▶ **Extracted records**

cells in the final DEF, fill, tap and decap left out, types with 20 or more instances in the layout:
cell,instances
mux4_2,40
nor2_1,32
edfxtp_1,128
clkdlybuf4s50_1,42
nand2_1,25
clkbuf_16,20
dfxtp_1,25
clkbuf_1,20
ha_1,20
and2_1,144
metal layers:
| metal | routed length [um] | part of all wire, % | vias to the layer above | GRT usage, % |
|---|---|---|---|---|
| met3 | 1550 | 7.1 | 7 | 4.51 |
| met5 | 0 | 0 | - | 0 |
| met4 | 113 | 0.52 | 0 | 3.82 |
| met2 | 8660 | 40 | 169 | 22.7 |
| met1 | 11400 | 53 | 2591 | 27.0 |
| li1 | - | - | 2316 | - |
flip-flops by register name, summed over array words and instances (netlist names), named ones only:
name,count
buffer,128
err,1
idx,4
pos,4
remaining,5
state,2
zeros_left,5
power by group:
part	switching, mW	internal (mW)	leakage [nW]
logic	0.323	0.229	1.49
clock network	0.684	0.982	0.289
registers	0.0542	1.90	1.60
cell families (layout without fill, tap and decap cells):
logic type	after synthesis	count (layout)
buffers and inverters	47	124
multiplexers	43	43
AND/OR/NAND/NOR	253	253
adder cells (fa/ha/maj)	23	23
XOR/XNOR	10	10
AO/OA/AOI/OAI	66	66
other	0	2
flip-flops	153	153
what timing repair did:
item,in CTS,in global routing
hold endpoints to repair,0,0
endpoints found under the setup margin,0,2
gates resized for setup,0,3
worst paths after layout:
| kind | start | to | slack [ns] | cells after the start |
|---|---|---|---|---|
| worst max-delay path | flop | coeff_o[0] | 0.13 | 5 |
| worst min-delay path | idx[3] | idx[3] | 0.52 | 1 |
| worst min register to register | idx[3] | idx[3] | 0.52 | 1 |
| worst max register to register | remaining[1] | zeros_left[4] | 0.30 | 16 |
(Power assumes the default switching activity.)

---

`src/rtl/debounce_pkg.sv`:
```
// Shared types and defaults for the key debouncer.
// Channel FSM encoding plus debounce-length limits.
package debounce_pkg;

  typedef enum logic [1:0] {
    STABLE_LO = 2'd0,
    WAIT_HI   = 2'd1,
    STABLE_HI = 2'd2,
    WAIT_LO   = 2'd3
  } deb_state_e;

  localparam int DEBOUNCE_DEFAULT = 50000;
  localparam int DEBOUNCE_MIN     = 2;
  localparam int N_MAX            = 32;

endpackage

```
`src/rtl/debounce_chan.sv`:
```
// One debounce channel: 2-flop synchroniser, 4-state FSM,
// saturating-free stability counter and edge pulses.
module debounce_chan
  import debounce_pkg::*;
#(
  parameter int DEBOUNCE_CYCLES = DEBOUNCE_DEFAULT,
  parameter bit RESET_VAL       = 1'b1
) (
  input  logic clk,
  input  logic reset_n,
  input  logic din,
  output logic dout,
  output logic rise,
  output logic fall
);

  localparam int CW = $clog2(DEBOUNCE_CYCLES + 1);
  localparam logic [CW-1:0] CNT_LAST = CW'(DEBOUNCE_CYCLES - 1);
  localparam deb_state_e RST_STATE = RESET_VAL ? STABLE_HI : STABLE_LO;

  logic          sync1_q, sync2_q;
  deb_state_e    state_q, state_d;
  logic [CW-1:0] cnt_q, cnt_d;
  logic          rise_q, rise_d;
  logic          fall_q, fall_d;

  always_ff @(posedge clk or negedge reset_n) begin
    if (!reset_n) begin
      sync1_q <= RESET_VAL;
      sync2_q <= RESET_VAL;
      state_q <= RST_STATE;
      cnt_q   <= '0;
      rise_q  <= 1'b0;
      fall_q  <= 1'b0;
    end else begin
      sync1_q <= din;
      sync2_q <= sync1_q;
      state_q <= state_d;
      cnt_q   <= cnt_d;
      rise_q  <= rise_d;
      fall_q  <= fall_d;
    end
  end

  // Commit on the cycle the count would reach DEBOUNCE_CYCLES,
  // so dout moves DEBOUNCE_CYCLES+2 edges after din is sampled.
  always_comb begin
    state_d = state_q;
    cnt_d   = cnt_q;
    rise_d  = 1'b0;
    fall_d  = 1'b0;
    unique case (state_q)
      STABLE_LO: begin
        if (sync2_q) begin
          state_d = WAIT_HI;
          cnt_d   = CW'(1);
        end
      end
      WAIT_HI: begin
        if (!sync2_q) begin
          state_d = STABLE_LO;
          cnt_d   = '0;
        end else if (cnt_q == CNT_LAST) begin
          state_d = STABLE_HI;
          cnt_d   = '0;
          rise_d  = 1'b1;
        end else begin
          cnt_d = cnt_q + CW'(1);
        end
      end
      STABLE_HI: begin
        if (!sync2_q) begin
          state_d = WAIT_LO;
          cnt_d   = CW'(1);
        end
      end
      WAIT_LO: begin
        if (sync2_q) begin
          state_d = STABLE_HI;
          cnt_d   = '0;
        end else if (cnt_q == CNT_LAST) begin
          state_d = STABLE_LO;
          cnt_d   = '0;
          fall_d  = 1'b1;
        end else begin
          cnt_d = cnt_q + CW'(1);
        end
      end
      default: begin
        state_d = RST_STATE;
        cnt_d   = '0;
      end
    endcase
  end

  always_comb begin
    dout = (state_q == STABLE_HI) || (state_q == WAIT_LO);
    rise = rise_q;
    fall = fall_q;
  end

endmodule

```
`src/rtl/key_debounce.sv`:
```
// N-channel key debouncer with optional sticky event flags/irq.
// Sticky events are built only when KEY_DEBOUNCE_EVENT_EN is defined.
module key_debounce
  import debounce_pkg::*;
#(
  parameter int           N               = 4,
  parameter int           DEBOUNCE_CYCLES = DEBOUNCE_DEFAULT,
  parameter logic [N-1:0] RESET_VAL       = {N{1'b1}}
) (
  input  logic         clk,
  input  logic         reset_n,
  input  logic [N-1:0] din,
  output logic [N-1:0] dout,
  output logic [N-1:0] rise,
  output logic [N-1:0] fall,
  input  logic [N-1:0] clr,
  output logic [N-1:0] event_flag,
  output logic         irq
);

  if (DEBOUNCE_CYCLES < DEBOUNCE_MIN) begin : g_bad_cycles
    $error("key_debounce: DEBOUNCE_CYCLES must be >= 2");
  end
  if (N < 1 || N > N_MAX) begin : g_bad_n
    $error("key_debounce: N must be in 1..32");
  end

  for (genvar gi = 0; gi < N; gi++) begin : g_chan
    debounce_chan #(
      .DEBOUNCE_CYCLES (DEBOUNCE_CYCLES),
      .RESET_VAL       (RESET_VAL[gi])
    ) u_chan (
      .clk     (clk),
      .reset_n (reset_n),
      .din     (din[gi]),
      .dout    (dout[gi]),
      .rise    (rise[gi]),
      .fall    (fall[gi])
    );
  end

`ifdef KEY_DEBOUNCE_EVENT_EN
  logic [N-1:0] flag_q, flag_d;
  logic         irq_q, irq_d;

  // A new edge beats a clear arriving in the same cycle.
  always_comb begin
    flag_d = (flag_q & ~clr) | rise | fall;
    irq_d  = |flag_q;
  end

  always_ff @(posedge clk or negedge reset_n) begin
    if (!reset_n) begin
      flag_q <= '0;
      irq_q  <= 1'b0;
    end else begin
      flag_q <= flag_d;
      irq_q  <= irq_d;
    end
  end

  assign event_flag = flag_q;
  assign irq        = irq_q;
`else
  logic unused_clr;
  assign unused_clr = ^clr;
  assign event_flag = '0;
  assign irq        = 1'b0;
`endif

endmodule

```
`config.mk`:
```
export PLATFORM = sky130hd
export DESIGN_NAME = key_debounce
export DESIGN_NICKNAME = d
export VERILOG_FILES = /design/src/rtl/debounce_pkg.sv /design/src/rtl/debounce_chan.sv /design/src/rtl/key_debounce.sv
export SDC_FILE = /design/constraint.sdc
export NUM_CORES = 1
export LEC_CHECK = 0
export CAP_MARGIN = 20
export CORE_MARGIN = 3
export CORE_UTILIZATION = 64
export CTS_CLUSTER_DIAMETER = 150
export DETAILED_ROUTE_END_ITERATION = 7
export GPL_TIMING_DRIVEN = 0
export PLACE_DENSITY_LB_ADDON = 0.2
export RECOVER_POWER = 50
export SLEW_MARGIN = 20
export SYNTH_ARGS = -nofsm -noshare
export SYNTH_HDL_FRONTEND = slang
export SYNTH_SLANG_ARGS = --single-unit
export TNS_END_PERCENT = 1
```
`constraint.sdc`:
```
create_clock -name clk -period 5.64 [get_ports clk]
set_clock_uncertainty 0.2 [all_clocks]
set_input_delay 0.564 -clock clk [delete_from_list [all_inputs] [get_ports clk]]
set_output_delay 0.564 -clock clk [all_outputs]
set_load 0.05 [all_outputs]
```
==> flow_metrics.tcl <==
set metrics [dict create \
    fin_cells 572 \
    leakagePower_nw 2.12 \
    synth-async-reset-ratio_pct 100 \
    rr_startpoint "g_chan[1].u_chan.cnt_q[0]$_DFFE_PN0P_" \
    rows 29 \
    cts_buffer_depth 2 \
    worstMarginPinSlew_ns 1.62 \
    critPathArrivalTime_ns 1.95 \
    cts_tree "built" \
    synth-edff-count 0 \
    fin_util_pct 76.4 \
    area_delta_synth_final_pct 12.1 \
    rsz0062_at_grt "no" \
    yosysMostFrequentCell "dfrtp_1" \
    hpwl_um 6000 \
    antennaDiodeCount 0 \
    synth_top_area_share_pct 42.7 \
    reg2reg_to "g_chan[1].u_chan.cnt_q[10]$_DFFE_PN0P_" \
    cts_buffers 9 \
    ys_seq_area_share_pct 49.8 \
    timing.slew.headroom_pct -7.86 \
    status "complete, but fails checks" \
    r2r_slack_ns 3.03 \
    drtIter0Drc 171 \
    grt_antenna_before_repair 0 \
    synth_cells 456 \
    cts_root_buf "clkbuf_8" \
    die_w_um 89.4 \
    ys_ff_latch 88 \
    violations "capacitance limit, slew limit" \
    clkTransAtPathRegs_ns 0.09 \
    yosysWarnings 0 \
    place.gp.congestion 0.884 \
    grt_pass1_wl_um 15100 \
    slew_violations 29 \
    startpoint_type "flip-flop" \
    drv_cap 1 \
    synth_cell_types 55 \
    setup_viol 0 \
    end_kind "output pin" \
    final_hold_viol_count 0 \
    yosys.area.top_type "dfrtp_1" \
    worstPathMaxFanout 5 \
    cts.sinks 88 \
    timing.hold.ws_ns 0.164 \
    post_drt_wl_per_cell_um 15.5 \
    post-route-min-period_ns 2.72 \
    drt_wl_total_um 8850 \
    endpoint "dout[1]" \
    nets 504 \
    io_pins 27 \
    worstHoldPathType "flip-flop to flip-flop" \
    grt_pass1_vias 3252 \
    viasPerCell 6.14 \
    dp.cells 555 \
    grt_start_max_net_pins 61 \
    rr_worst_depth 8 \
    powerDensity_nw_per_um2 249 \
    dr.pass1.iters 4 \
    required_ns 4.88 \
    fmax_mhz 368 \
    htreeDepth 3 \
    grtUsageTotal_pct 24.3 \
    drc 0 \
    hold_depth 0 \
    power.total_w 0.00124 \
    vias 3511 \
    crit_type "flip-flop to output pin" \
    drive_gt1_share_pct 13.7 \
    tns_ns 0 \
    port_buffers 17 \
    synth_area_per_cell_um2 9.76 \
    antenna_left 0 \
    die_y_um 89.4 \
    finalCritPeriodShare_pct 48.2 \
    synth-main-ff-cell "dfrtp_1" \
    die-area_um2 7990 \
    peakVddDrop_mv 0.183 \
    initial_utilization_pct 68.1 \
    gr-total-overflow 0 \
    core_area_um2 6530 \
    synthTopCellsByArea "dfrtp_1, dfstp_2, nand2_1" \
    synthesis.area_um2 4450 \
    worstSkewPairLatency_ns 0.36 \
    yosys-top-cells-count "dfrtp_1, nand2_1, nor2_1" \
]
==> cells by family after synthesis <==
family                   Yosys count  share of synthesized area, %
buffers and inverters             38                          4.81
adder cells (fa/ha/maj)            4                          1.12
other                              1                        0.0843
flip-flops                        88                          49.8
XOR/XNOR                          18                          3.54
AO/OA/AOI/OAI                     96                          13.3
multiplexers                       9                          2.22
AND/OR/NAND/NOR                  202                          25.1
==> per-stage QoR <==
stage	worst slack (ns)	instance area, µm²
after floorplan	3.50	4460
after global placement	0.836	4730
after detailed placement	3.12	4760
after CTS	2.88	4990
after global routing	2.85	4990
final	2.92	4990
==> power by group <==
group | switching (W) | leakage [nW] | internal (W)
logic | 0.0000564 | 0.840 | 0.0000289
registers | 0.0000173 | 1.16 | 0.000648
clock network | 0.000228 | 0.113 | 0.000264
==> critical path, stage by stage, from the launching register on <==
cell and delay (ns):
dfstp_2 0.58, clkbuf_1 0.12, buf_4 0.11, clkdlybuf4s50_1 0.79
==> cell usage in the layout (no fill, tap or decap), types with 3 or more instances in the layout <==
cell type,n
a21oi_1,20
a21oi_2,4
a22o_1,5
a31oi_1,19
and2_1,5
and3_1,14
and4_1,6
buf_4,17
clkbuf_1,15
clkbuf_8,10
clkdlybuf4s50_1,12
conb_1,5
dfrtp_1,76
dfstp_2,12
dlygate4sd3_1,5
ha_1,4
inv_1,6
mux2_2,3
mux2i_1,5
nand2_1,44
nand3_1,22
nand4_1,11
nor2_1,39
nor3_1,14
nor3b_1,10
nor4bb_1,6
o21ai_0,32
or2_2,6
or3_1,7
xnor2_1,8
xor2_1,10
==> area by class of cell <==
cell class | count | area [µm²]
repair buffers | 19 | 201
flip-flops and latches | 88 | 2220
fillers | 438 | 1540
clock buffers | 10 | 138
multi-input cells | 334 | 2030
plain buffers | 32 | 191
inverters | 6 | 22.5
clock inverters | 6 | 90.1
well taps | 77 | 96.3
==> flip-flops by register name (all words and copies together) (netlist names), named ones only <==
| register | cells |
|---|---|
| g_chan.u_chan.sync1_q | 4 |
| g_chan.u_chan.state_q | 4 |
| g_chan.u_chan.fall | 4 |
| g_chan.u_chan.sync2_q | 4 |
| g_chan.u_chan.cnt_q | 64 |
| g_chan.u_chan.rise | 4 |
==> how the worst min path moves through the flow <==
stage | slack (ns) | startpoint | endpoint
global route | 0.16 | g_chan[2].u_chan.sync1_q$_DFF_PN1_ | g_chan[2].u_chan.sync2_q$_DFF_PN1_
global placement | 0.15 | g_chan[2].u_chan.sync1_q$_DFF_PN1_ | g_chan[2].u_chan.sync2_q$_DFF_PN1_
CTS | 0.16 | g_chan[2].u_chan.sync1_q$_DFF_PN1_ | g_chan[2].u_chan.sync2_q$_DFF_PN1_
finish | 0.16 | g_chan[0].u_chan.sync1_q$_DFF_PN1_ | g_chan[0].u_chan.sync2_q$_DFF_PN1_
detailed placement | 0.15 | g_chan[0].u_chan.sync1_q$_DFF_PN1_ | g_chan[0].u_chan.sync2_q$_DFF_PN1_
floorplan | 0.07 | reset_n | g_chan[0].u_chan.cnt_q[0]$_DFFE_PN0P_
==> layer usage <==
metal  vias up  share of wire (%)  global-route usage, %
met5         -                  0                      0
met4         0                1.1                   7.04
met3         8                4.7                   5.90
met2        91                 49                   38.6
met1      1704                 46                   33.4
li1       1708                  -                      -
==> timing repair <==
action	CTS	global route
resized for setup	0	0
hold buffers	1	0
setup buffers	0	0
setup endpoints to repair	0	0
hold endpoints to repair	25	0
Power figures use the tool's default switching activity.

▶ **Work to complete**
I need every line of the data that has the word "part"; please list them.

▶ **Final answer**
| metal | routed length [um] | part of all wire, % | vias to the layer above | GRT usage, % |
part	switching, mW	internal (mW)	leakage [nW]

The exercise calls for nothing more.